Presented at the International Conference on Complex Systems
Nashua, NH, Oct. 25-30, 1998
Session on Dynamics and Complexity of Physical Systems
For a system described by a relation among qualitative variables (or quantitative variables "binned" into symbolic states), expressed either set-theoretically or as a multivariate joint probability distribution, complexity reduction (compression of representation) is normally achieved by modeling the system with projections of the overall relation. To illustrate, if ABCD is a four variable relation, then models ABC:BCD or AB:BC:CD:DA, specified by two triadic or four dyadic relations, respectively, represent simplifications of the ABCD relation. Simplifications which are lossless are always preferred over the original full relation, while simplifications which lose constraint are still preferred if the reduction of complexity more than compensates for the loss of accuracy.

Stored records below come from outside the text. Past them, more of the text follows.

File: src/rtl/dco_identify_pkg.sv
// Purpose: Shared constants and types for the overlay identify responder
// Assumes: One 250 MHz clock, synchronous active-low resets
// Notes:   Register offsets are byte addresses on the plain register port
package dco_identify_pkg;

    // ------------------------------------------------------------------
    // Command decoding
    // ------------------------------------------------------------------
    localparam logic [7:0]  CMD_CONFIG_OVERLAY = 8'hB1;
    localparam logic [7:0]  SUB_IDENTIFY       = 8'h02;

    // ------------------------------------------------------------------
    // Capability structure contents
    // ------------------------------------------------------------------
    localparam logic [15:0] WORD_REVISION   = 16'h0001;
    localparam logic [15:0] WORD_MWDMA      = 16'h0007;
    localparam logic [15:0] WORD_UDMA       = 16'h003F;
    localparam logic [15:0] WORD_FEATURES   = 16'h008F;
    localparam logic [15:0] WORD_RESERVED   = 16'h0000;
    localparam logic [7:0]  SIGNATURE       = 8'hA5;
    localparam logic [63:0] MAX_LBA_LARGE   = 64'h0000_0000_04A8_52FF;
    localparam logic [63:0] MAX_LBA_SMALL   = 64'h0000_0000_0254_297F;
    localparam logic [7:0]  IDX_REVISION    = 8'h00;
    localparam logic [7:0]  IDX_MWDMA       = 8'h01;
    localparam logic [7:0]  IDX_UDMA        = 8'h02;
    localparam logic [7:0]  IDX_LBA_FIRST   = 8'h03;
    localparam logic [7:0]  IDX_LBA_LAST    = 8'h06;
    localparam logic [7:0]  IDX_FEATURES    = 8'h07;
    localparam logic [7:0]  IDX_LAST        = 8'hFF;
    localparam logic [8:0]  WORD_COUNT      = 9'h100;

    // ------------------------------------------------------------------
    // Register map and fields
    // ------------------------------------------------------------------
    localparam logic [3:0]  REG_STATUS      = 4'h0;
    localparam logic [3:0]  REG_MASK        = 4'h4;
    localparam logic [3:0]  REG_STATE       = 4'h8;
    localparam logic [3:0]  REG_CTRL        = 4'hC;
    localparam int          EV_DONE         = 0;
    localparam int          EV_ABORT        = 1;
    localparam int          ST_FROZEN_POS   = 0;
    localparam int          ST_BUSY_POS     = 1;
    localparam int          ST_DRQ_POS      = 2;
    localparam int          ST_ABORT_POS    = 3;
    localparam int          ST_INDEX_POS    = 8;
    localparam logic [1:0]  MASK_RESET      = 2'h0;
    localparam logic        CTRL_RESET      = 1'b1;

    // Task-file fields that this block looks at
    typedef struct packed {
        logic [7:0] code;
        logic [7:0] features;
        logic       drive_select_bit;
    } taskfile_type;

    typedef enum logic [1:0] {
        ST_IDLE  = 2'b00,
        ST_FETCH = 2'b01,
        ST_XFER  = 2'b10
    } xfer_state_type;

endpackage : dco_identify_pkg
==> config.mk <==
export PLATFORM = sky130hd
export DESIGN_NAME = vpsir_regs
export DESIGN_NICKNAME = d
export VERILOG_FILES = /design/src/rtl/vpsir_pkg.sv /design/src/rtl/vpsir_ctrl_if.sv /design/src/rtl/vpsir_an_emul.sv /design/src/rtl/vpsir_oui_store.sv /design/src/rtl/vpsir_regs.sv
export VERILOG_INCLUDE_DIRS = /design/src /design/src/rtl
export SDC_FILE = /design/constraint.sdc
export NUM_CORES = 1
export LEC_CHECK = 0
export ABC_AREA = 1
export BUFFER_PORTS_ARGS = -buffer_cell sky130_fd_sc_hd__buf_2
export CAP_MARGIN = 15
export CORE_MARGIN = 5
export CORE_UTILIZATION = 45
export DETAILED_ROUTE_END_ITERATION = 6
export GPL_TIMING_DRIVEN = 0
export PLACE_DENSITY = 0.75
export SLEW_MARGIN = 20
export SYNTH_ARGS = -nofsm -noshare
export SYNTH_HDL_FRONTEND = slang
export SYNTH_SLANG_ARGS = --single-unit
==> constraint.sdc <==
create_clock -name clk -period 1.45 [get_ports clk]
set_input_delay 0.145 -clock clk [delete_from_list [all_inputs] [get_ports clk]]
set_output_delay 0.145 -clock clk [all_outputs]
set_load 0.02 [all_outputs]
==> src/rtl/vpsir_defs.svh <==
// Offsets, field positions, fixed values and timing counts of the emulated PHY registers
`ifndef VPSIR_DEFS_SVH
`define VPSIR_DEFS_SVH

// ----------------------------------------------------------------
// Memory-mapped offsets (byte addresses)
// ----------------------------------------------------------------
`define VPSIR_OFF_CTRL 9'h1c0
`define VPSIR_OFF_STATUS 9'h1c4
`define VPSIR_OFF_OUI_HIGH 9'h1c8
`define VPSIR_WIN_TOP 3'h7
`define VPSIR_WORD_LAST 4'h6
`define VPSIR_WORD_SPEC 4'hf

// ----------------------------------------------------------------
// Serial management indices
// ----------------------------------------------------------------
`define VPSIR_IDX_CTRL 5'h00
`define VPSIR_IDX_STATUS 5'h01
`define VPSIR_IDX_OUI_HIGH 5'h02
`define VPSIR_IDX_LAST 5'h06
`define VPSIR_IDX_SPEC 5'h1f

// ----------------------------------------------------------------
// Control word bits decoded here
// ----------------------------------------------------------------
`define VPSIR_CTRL_SOFT_RESET_BIT 15
`define VPSIR_CTRL_RENEG_BIT 9

// ----------------------------------------------------------------
// Status word: fixed abilities, bit 5 supplied by the negotiation emulation
// ----------------------------------------------------------------
`define VPSIR_STAT_AN_DONE_BIT 5
`define VPSIR_STAT_FIXED 16'h780d
`define VPSIR_STAT_FIXED_MASK 16'hffdf

// ----------------------------------------------------------------
// Timing
// ----------------------------------------------------------------
`define VPSIR_CLK_PERIOD_NS 10
`define VPSIR_AN_SETTLE_NS 200
`define VPSIR_AN_SETTLE_CYC \
    ((`VPSIR_AN_SETTLE_NS + `VPSIR_CLK_PERIOD_NS - 1) / `VPSIR_CLK_PERIOD_NS)
`define VPSIR_AN_CNT_W 8

`endif

==> src/rtl/vpsir_pkg.sv <==
// Types shared by the emulated PHY status and identifier logic
package vpsir_pkg;

    // ----------------------------------------------------------------
    // Types
    // ----------------------------------------------------------------
    typedef logic [4:0] vpsir_index_t;
    typedef logic [15:0] vpsir_word_t;

    // Negotiation emulation states
    typedef enum logic [1:0] {
        VPSIR_AN_SETTLE,
        VPSIR_AN_DONE
    } vpsir_an_state_t;

endpackage : vpsir_pkg

==> src/rtl/vpsir_ctrl_if.sv <==
// Internal carrier between the register front end and its two helpers
interface vpsir_ctrl_if (
    input wire logic clk,
    input wire logic arst_n
);
    logic an_restart;
    logic an_enable;
    logic an_complete;
    logic oui_wr;
    logic oui_clear;
    vpsir_pkg::vpsir_word_t oui_wdata;
    vpsir_pkg::vpsir_word_t oui_value;

    // Register front end
    modport regs (
        input clk, arst_n, an_complete, oui_value,
        output an_restart, an_enable, oui_wr, oui_clear, oui_wdata
    );
    // Negotiation emulation
    modport an (
        input clk, arst_n, an_restart, an_enable,
        output an_complete
    );
    // Identifier storage
    modport store (
        input clk, arst_n, oui_wr, oui_clear, oui_wdata,
        output oui_value
    );
endinterface : vpsir_ctrl_if

==> src/rtl/vpsir_an_emul.sv <==
// Emulated auto-negotiation: completion flag that settles after each restart
`include "vpsir_defs.svh"

module vpsir_an_emul (
    // Control and result
    vpsir_ctrl_if.an ctl
);

    // ----------------------------------------------------------------
    // State
    // ----------------------------------------------------------------
    vpsir_pkg::vpsir_an_state_t state_reg;
    vpsir_pkg::vpsir_an_state_t state_next;
    logic [`VPSIR_AN_CNT_W-1:0] cnt_reg;
    logic [`VPSIR_AN_CNT_W-1:0] cnt_next;
    wire logic settle_end;

    // Settling ends on the last cycle of the emulated exchange
    assign settle_end = (cnt_reg == `VPSIR_AN_CNT_W'(`VPSIR_AN_SETTLE_CYC - 1));
    assign ctl.an_complete = (state_reg == vpsir_pkg::VPSIR_AN_DONE);

    // Next state; a restart always wins and clears the flag
    always_comb begin
        state_next = state_reg;
        cnt_next = cnt_reg;
        case (state_reg)
            vpsir_pkg::VPSIR_AN_SETTLE: begin
                // Time only runs while negotiation is enabled
                if (ctl.an_enable) begin
                    cnt_next = cnt_reg + `VPSIR_AN_CNT_W'(1);
                    if (settle_end) begin
                        state_next = vpsir_pkg::VPSIR_AN_DONE;
                    end
                end
            end
            vpsir_pkg::VPSIR_AN_DONE: begin
                cnt_next = '0;
            end
            default: begin
                state_next = vpsir_pkg::VPSIR_AN_SETTLE;
                cnt_next = '0;
            end
        endcase
        if (ctl.an_restart) begin
            state_next = vpsir_pkg::VPSIR_AN_SETTLE;
            cnt_next = '0;
        end
    end

    always_ff @(posedge ctl.clk or negedge ctl.arst_n) begin
        if (!ctl.arst_n) begin
            state_reg <= vpsir_pkg::VPSIR_AN_SETTLE;
            cnt_reg <= '0;
        end else begin
            state_reg <= state_next;
            cnt_reg <= cnt_next;
        end
    end

endmodule : vpsir_an_emul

State-based modeling is an approach introduced by Bush Jones, which significantly enhances the compression power of information-theoretic (probabilistic) models, at the price of significantly expanding the set of models which might be considered. Relation ABCD is modeled not in terms of the projected relations which exist between subsets of the variables but rather in terms of a set of specific states of subsets of the variables, e.g., (Ai,Bj,Ck), (Cl,Dm), and (Bn). One might regard such state-based, as opposed to variable-based, models as utilizing an "event"- or "fact"-oriented representation. In the complex systems community, even variable-based decomposition methods are not widely utilized, but these state-based methods are still less widely known. This talk will compare state- and variable-based modeling, and will discuss open questions and research areas posed by this approach.